Provide again, from the entries below, every line from the one containing "## run 2: per-stage QoR" through the one containing "after global routing,cnt_mismatch[16]$_SDFFE_PP0P_", exactly as written, and no other line.

Top of Data supplied

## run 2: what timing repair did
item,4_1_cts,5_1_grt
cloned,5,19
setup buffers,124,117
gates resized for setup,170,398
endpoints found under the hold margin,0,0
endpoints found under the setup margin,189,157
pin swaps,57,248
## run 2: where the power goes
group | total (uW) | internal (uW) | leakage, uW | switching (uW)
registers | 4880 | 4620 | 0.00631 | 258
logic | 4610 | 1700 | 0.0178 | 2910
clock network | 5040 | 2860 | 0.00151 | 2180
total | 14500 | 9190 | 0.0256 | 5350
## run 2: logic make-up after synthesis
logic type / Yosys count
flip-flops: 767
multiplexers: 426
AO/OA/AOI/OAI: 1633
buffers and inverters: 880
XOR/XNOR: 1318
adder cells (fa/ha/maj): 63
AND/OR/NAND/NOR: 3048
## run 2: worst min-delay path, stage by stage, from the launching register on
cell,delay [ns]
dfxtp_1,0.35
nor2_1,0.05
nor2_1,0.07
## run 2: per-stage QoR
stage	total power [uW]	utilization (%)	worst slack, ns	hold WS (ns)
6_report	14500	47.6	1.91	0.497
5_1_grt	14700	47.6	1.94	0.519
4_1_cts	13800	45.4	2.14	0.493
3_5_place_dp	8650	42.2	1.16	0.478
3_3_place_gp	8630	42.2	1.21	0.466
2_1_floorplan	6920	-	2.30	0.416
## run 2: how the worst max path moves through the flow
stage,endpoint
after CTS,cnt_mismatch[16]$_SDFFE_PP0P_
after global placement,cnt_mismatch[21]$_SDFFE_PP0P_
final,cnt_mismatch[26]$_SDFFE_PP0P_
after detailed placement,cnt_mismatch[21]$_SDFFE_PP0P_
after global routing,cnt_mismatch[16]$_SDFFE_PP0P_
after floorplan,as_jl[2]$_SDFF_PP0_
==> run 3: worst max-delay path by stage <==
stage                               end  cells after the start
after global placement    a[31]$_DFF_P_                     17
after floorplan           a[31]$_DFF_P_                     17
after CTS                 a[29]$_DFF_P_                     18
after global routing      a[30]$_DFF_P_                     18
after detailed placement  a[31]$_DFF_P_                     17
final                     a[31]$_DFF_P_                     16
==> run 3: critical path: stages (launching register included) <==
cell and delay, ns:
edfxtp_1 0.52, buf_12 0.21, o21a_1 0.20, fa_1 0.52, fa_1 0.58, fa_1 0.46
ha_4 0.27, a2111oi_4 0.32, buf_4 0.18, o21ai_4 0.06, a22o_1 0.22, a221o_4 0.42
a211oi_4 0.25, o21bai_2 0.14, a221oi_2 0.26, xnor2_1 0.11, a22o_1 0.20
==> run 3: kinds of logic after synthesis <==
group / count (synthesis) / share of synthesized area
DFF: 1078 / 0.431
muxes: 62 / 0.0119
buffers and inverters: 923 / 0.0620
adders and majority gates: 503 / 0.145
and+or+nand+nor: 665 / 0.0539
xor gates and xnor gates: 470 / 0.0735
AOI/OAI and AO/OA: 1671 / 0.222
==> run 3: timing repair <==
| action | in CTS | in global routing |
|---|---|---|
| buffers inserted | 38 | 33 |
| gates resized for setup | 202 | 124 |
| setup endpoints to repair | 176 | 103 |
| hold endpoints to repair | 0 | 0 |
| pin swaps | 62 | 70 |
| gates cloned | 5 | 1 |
Source: an optimization exercise on an open RTL-to-GDS flow (aim: small area, a short achievable clock period and few clock cycles per item). Production flows keep margins and buffers that such runs may drop. Where RTL was checked, it was by simulation tests only, not by an equivalence proof against the original. Power figures rest on the tool's default switching activity, not on a simulated workload.

Setup of S:
## ras_strip_enc
module ras_strip_enc #(
    parameter MAXW = 32                  
) (
    input  wire        clk,
    input  wire        rst,              
    input  wire        in_valid,
    output wire        in_ready,
    input  wire [15:0] in_data,          
    input  wire        in_sof,           
    input  wire        in_eof,           
    input  wire [4:0]  cfg_depth,        
    input  wire        cfg_mosaic,       
    input  wire [5:0]  cfg_width,        
    output wire        out_valid,
    input  wire        out_ready,
    output wire [7:0]  out_data,
    output wire        out_last          
);
    localparam ESC = 24;
    reg         adv;                     
    reg         fresh;                   
    reg         rdy;                     
    assign in_ready = rdy;
    always @(posedge clk)
        fresh <= rst;
    integer i;
    reg         v1;
    reg [15:0]  x1r;                     
    reg         sof1, eof1;
    reg [4:0]   depth1;
    reg         mos1;
    reg [5:0]   w1;
    reg [7:0]   hmask1;                  
    reg [5:0]   col1;
    reg [1:0]   row1;                    
    reg         odd1;
  ...
Size in the first run: about 7600 cells after synthesis, ~3200 flip-flops, about 45 I/O pins.
==> flow/config.mk <==
export PLATFORM = sky130hd
export DESIGN_NAME = ras_strip_enc
export DESIGN_NICKNAME = ras_strip_enc
export VERILOG_FILES = /design/flow/design.v
export SDC_FILE = /design/flow/constraint.sdc
export NUM_CORES = 8
export LEC_CHECK = 0
export CAP_MARGIN = 30
export CORE_MARGIN = 2
export CORE_UTILIZATION = 40
export CTS_BUF_LIST = sky130_fd_sc_hd__clkbuf_4 sky130_fd_sc_hd__clkbuf_8 sky130_fd_sc_hd__clkbuf_16
export CTS_CLUSTER_DIAMETER = 80
export CTS_CLUSTER_SIZE = 25
export SLEW_MARGIN = 40
==> flow/constraint.sdc <==
create_clock -name core_clock -period 18.0 [get_ports {clk}]
set_input_delay 3.6000 -clock core_clock [delete_from_list [all_inputs] [get_ports {clk}]]
set_output_delay 3.6000 -clock core_clock [all_outputs]
set_load 0.01 [all_outputs]
standard.sh (not shown) runs the stock make flow with config.mk's settings and CLKGATE_MAP_FILE= SYNTH_SCRIPT=/design/flow/synth_recipe.tcl, a recipe that flattens the netlist after the stock synthesis.
==> flow/flow/run.sh <==
#!/bin/bash
# The standard layout (standard.sh: the standard flow's synthesis and ORFS flow, all
# steps), with one change to how it is made: the buffers that ORFS puts on
# every input and output port are buf_4 cells (BUFFER_PORTS_ARGS).
# Each step's output goes to a log file of its own in this folder.
set -euo pipefail
export BUFFER_PORTS_ARGS="-buffer_cell sky130_fd_sc_hd__buf_4"
bash standard.sh synth > synth.log 2>&1
bash standard.sh floorplan > floorplan.log 2>&1
bash standard.sh place > place.log 2>&1
bash standard.sh cts > cts.log 2>&1
bash standard.sh route > route.log 2>&1
bash standard.sh finish > finish.log 2>&1
## Diff of input files: Q against S
-- flow/design.v --
<<< S, line 215
    reg [5:0]   ctx3;
    reg [4:0]   depth3;
    wire        new3    = (n3 == 6'd0);
    wire [21:0] a3e     = new3 ? (22'd1 << (depth3 - 5'd6)) - 22'd1 : a3;
    wire [5:0]  n3e     = new3 ? 6'd1 : n3;
    wire [22:0] asum3   = {1'b0, a3e} + {7'd0, m3};
    wire [21:0] anew3   = half3 ? asum3[22:1] : asum3[21:0];
    wire [5:0]  nnew3   = half3 ? 6'd32 : n3e + 6'd1;
    wire        clr3    = adv && v2 && sof2;
    wire [5:0]  nwr3    = nnew3 & {6{!clr3}};
    wire        fwd2    = v3 && !sof2 && (ctx3 == ctx2);
    wire [21:0] ard2    = fwd2 ? anew3 : rda2;
    wire [5:0]  nrd2    = fwd2 ? nnew3 : (sof2 ? 6'd0 : rdn2);
    always @(posedge clk) begin
        if (rst)
>>> Q, line 215
    reg [5:0]   ctx3;
    reg [4:0]   depth3;
    wire [22:0] asum3   = {1'b0, a3} + {7'd0, m3};
    wire [21:0] anew3   = half3 ? asum3[22:1] : asum3[21:0];
    wire [5:0]  nnew3   = half3 ? 6'd32 : n3 + 6'd1;
    wire        clr3    = adv && v2 && sof2;
    wire [5:0]  nwr3    = nnew3 & {6{!clr3}};
    wire        fwd2    = v3 && !sof2 && (ctx3 == ctx2);
    wire        hit2    = (rdn2 != 6'd0) && !sof2;
    wire [21:0] ainit2  = (22'd1 << (depth2 - 5'd6)) - 22'd1;
    wire [21:0] ard2    = fwd2 ? anew3 : (hit2 ? rda2 : ainit2);
    wire [5:0]  nrd2    = fwd2 ? nnew3 : (hit2 ? rdn2 : 6'd1);
    always @(posedge clk) begin
        if (rst)
<<< S, line 250
    always @(*) begin
        for (i = 0; i < 16; i = i + 1) begin
            lo3   = a3e >> i;
            t3[i] = (i < depth3) && ((a3e >> (i + 6)) != 0 || lo3 >= n3e);
        end
    end
>>> Q, line 249
    always @(*) begin
        for (i = 0; i < 16; i = i + 1) begin
            lo3   = a3 >> i;
            t3[i] = (i < depth3) && ((a3 >> (i + 6)) != 0 || lo3 >= n3);
        end
    end
Results
The flow did not stop early for Q: all stages ran, and the layout cleared the timing, DRC and antenna checks. Summary of the comparison: total die area is higher in Q, relative to S. Between Q and S, it is Q whose synthesized cell count is higher, by 369. Compared to S, Q has worst setup slack 2270 ps higher. Fmax | Q vs S | Q faster. Diff S -> Q: layout overhead on the synthesized area roughly the same, total power lower, share of the synthesized area in compound gates (AO/OA/AOI/OAI) lower. Q against S: sequential fraction of total cell area now smaller; utilization comparable; number of buffers created by CTS now larger.
Testbench counts of Q, summed over its fixed seeds: cycles 136,400, items 127,122.
The RTL of S was laid out without a check of its function.

==> port drivers added, routing unchanged <==
Ports are ideal in the flow. The routed layouts listed here were re-timed in OpenROAD.
Step 1, drivers: a clkbuf_16 drives clk and a buf_2 each remaining input, both assumed.
Step 2 also shifts input and output timing later by t, the mid clock arrival at the registers, as if the neighbouring blocks saw the same clock.
Slacks: no drivers / after step 1 / after step 2; pairs: no drivers / after step 1.
| run | t, ns | setup WS [ns] | hold slack, ns | worst setup path at the end |
|---|---|---|---|---|
| S | 0.980 | 10.651 / 10.651 / 10.651 | 0.374 / 0.374 / 0.374 | register to register |
| Q | 0.976 | 12.916 / 12.819 / 12.530 | 0.384 / 0.384 / 0.384 | input to register |
After both steps setup and hold are still met in every run listed. For Q, which loses most, drivers alone change the setup slack by -0.097 ns; drivers and shift together by -0.386 ns.
This design comes from an exercise in tuning for small area and a short achievable clock period on the open sky130 flow, not from production work.
RTL that was checked went through simulation tests only; none was proved equivalent to the original.
Only the layout flow was run in run 1; the RTL was not checked for function there.
Power is estimated from default activity; no workload was simulated.

==> flow/design.v, too long to show whole: its modules and the start of the top module <==
// module welt_rx_flight: 1094 lines
module welt_rx_flight (
    input  wire         clk,
    input  wire         rst,           
    input  wire         cfg_enc,       
    input  wire         in_valid,
    input  wire [255:0] in_data,       
    output reg          s_valid,
    output reg  [2:0]   s_kind,
    output reg          s_fwd,
    output reg          s_hfail,
    output reg          f_valid,
    output reg  [1:0]   f_result,
    output reg          f_crc_ok,
    output reg          f_hdr_ok,
    output reg  [15:0]  f_fseq,
    output reg          f_fill_next,
    output wire [15:0]  f_ack_seq,
    output wire         f_nak,
    output wire [1:0]   f_nak_rpl
);
  // ...
==> flow/flow/run.sh <==
#!/bin/bash
# Layout flow: the standard ORFS flow (standard.sh, unchanged synthesis),
# with two placement/repair settings passed to ORFS through the environment:
#  - the port buffers that ORFS inserts on every input and output are
#    sky130_fd_sc_hd__buf_1 instead of the default pick (clkdlybuf4s50_1);
#  - timing repair works to a setup slack margin (SETUP_SLACK_MARGIN ns).
# The clock, its period and the I/O constraints are the standard flow's own.
set -euo pipefail
export BUFFER_PORTS_ARGS="-buffer_cell sky130_fd_sc_hd__buf_1"
export SETUP_SLACK_MARGIN=6.5
bash standard.sh > standard.log 2>&1
==> flow/standard.sh <==
#!/bin/bash
# synth_recipe.tcl (not shown) runs the flow's synth.tcl, then flattens the netlist and writes it again
# the make line also repeats each setting of config.mk as NAME=value (left out here)
make -C /OpenROAD-flow-scripts/flow DESIGN_CONFIG=/design/flow/config.mk WORK_HOME=/design/flow/orfs CLKGATE_MAP_FILE= SYNTH_SCRIPT=/design/flow/synth_recipe.tcl "${@:-finish}"
==> flow/config.mk <==
export PLATFORM = sky130hd
export DESIGN_NAME = welt_rx_flight
export DESIGN_NICKNAME = welt_rx_flight
export VERILOG_FILES = /design/flow/design.v
export SDC_FILE = /design/flow/constraint.sdc
export NUM_CORES = 4
export LEC_CHECK = 0
export CAP_MARGIN = 20
export CORE_MARGIN = 2
export CORE_UTILIZATION = 40
export SLEW_MARGIN = 20
==> flow/constraint.sdc <==
create_clock -name core_clock -period 10.0 [get_ports {clk}]
set_input_delay 2.0000 -clock core_clock [delete_from_list [all_inputs] [get_ports {clk}]]
set_output_delay 2.0000 -clock core_clock [all_outputs]
set_load 0.01 [all_outputs]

Bottom of Data supplied

### Written reply:
## run 2: per-stage QoR
stage	total power [uW]	utilization (%)	worst slack, ns	hold WS (ns)
6_report	14500	47.6	1.91	0.497
5_1_grt	14700	47.6	1.94	0.519
4_1_cts	13800	45.4	2.14	0.493
3_5_place_dp	8650	42.2	1.16	0.478
3_3_place_gp	8630	42.2	1.21	0.466
2_1_floorplan	6920	-	2.30	0.416
## run 2: how the worst max path moves through the flow
stage,endpoint
after CTS,cnt_mismatch[16]$_SDFFE_PP0P_
after global placement,cnt_mismatch[21]$_SDFFE_PP0P_
final,cnt_mismatch[26]$_SDFFE_PP0P_
after detailed placement,cnt_mismatch[21]$_SDFFE_PP0P_
after global routing,cnt_mismatch[16]$_SDFFE_PP0P_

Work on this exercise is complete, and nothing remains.